Task objective:
Go to the line below containing "logic [WAIT_W-1:0] wait_cyc;" and print exactly from there through the line containing "longint unsigned c;", both included. Print nothing else.

Listed records:
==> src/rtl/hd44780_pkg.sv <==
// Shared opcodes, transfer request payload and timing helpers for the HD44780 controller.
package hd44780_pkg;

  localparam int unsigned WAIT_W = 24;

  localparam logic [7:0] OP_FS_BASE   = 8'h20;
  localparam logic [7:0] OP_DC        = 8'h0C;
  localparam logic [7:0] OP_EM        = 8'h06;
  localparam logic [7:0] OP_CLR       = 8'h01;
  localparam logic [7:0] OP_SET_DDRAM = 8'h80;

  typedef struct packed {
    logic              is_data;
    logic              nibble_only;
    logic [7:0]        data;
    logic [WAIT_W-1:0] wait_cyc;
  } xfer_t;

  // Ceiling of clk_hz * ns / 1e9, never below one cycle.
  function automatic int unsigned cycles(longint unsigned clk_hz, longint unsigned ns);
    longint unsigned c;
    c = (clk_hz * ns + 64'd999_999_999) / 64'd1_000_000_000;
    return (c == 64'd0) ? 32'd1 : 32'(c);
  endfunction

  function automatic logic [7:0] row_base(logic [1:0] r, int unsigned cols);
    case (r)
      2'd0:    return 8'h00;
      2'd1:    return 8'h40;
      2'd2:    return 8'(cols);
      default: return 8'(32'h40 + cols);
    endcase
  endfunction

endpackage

---

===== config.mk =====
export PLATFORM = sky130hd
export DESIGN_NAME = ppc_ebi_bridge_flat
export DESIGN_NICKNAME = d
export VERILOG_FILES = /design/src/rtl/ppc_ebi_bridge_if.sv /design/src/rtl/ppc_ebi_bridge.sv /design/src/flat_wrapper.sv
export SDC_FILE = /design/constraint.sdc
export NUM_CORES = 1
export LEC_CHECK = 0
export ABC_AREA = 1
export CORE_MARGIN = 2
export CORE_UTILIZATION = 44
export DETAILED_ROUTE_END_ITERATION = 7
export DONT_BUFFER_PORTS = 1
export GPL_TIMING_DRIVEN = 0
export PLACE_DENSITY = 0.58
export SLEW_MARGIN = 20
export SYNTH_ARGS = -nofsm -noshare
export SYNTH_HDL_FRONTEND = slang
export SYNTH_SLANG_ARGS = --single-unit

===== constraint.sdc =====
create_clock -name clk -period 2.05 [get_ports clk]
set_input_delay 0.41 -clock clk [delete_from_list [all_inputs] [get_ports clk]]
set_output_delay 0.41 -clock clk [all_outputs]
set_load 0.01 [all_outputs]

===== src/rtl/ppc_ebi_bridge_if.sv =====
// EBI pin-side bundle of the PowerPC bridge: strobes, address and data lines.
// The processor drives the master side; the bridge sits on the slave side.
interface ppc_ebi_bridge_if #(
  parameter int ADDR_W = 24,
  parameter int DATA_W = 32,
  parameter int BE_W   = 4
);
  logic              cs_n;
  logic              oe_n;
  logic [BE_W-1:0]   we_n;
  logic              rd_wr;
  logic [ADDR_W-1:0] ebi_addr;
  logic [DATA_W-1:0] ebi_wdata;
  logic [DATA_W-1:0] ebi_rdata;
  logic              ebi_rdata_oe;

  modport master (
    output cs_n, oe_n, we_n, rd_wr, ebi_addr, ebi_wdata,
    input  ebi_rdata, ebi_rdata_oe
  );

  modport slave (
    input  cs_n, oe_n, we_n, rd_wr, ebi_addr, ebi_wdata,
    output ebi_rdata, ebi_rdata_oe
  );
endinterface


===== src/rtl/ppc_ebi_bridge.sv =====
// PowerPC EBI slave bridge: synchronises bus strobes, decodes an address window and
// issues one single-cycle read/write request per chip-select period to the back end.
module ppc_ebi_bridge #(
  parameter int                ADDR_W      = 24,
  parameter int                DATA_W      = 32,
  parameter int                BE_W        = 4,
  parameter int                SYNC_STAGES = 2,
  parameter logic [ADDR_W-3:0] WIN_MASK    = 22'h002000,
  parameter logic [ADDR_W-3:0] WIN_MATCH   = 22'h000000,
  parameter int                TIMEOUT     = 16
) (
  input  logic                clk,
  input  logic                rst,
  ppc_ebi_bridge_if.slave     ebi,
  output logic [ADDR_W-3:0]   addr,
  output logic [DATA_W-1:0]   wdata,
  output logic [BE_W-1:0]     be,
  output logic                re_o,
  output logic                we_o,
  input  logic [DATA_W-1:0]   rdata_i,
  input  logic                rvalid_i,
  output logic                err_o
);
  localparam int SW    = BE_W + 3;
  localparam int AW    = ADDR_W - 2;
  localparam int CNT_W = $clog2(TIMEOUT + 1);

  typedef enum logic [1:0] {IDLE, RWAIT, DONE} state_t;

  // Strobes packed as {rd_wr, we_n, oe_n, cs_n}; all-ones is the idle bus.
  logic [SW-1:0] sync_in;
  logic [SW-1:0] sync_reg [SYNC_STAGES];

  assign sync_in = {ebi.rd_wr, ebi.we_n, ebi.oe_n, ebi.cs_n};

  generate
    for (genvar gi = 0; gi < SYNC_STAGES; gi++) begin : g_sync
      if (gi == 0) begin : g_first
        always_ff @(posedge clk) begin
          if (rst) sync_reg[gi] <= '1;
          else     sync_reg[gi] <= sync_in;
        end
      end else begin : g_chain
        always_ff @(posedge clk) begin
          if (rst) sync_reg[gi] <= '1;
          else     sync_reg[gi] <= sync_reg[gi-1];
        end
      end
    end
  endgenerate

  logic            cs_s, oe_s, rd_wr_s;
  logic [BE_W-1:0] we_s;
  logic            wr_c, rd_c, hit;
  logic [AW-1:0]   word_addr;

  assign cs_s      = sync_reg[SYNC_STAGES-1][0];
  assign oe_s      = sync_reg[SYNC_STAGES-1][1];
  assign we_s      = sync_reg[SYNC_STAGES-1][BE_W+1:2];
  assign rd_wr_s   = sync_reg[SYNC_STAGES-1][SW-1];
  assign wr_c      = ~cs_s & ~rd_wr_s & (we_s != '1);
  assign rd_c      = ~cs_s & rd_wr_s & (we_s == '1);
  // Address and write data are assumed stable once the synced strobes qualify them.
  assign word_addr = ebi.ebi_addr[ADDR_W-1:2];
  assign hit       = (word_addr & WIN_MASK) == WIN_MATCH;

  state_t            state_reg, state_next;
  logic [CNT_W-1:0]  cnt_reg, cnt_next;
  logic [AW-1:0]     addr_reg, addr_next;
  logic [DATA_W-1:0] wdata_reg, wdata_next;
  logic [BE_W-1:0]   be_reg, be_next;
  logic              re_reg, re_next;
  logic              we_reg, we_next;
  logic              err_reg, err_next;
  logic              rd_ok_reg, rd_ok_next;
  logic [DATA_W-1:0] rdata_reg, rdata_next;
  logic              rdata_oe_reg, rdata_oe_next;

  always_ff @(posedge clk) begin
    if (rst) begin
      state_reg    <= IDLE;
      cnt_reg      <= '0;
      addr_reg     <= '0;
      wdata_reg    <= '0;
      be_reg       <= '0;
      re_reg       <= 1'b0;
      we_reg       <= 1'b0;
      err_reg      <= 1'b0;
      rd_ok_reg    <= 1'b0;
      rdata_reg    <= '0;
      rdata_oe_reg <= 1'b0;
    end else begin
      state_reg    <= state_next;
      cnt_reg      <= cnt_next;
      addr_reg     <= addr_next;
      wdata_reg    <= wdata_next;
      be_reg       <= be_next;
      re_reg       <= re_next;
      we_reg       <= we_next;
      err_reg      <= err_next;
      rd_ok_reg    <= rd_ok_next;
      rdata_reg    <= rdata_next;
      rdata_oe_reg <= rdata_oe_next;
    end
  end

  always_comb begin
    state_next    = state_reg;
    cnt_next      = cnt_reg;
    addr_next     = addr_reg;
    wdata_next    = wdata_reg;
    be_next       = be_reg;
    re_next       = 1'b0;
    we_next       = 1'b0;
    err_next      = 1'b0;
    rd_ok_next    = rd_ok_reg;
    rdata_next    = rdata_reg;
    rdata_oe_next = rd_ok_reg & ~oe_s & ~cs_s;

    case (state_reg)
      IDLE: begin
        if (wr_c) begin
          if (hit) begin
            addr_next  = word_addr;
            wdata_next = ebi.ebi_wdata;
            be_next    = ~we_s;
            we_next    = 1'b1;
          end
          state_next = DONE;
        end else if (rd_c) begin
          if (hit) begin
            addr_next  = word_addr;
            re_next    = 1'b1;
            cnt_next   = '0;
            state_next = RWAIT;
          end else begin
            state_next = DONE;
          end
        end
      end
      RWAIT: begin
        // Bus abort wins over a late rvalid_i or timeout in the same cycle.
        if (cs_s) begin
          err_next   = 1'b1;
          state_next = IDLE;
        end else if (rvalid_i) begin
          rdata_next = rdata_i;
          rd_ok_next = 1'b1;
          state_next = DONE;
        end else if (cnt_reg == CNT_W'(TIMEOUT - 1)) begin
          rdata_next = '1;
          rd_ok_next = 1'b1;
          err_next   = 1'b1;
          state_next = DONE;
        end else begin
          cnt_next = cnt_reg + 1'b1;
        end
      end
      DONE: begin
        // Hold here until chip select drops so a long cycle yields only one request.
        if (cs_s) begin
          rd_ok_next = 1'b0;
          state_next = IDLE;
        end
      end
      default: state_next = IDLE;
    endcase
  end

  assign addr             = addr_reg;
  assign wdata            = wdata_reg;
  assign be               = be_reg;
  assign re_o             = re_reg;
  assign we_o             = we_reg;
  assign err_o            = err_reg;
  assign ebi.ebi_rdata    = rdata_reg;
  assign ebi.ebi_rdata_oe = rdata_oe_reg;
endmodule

==

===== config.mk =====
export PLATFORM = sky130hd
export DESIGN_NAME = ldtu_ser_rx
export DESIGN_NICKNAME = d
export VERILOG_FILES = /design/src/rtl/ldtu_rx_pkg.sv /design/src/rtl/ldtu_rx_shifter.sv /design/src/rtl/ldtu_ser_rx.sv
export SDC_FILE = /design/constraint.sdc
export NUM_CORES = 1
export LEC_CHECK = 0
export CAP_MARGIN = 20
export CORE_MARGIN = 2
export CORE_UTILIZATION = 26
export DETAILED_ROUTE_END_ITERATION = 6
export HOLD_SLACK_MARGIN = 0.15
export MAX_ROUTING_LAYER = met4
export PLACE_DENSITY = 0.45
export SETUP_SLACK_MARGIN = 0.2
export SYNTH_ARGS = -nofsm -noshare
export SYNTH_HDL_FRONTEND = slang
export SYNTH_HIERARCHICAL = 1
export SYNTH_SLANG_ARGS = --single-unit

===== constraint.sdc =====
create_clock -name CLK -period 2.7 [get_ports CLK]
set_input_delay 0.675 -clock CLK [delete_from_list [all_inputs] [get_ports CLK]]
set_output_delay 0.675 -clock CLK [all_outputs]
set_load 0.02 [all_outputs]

Exercise answer:
    logic [WAIT_W-1:0] wait_cyc;
  } xfer_t;

  // Ceiling of clk_hz * ns / 1e9, never below one cycle.
  function automatic int unsigned cycles(longint unsigned clk_hz, longint unsigned ns);
    longint unsigned c;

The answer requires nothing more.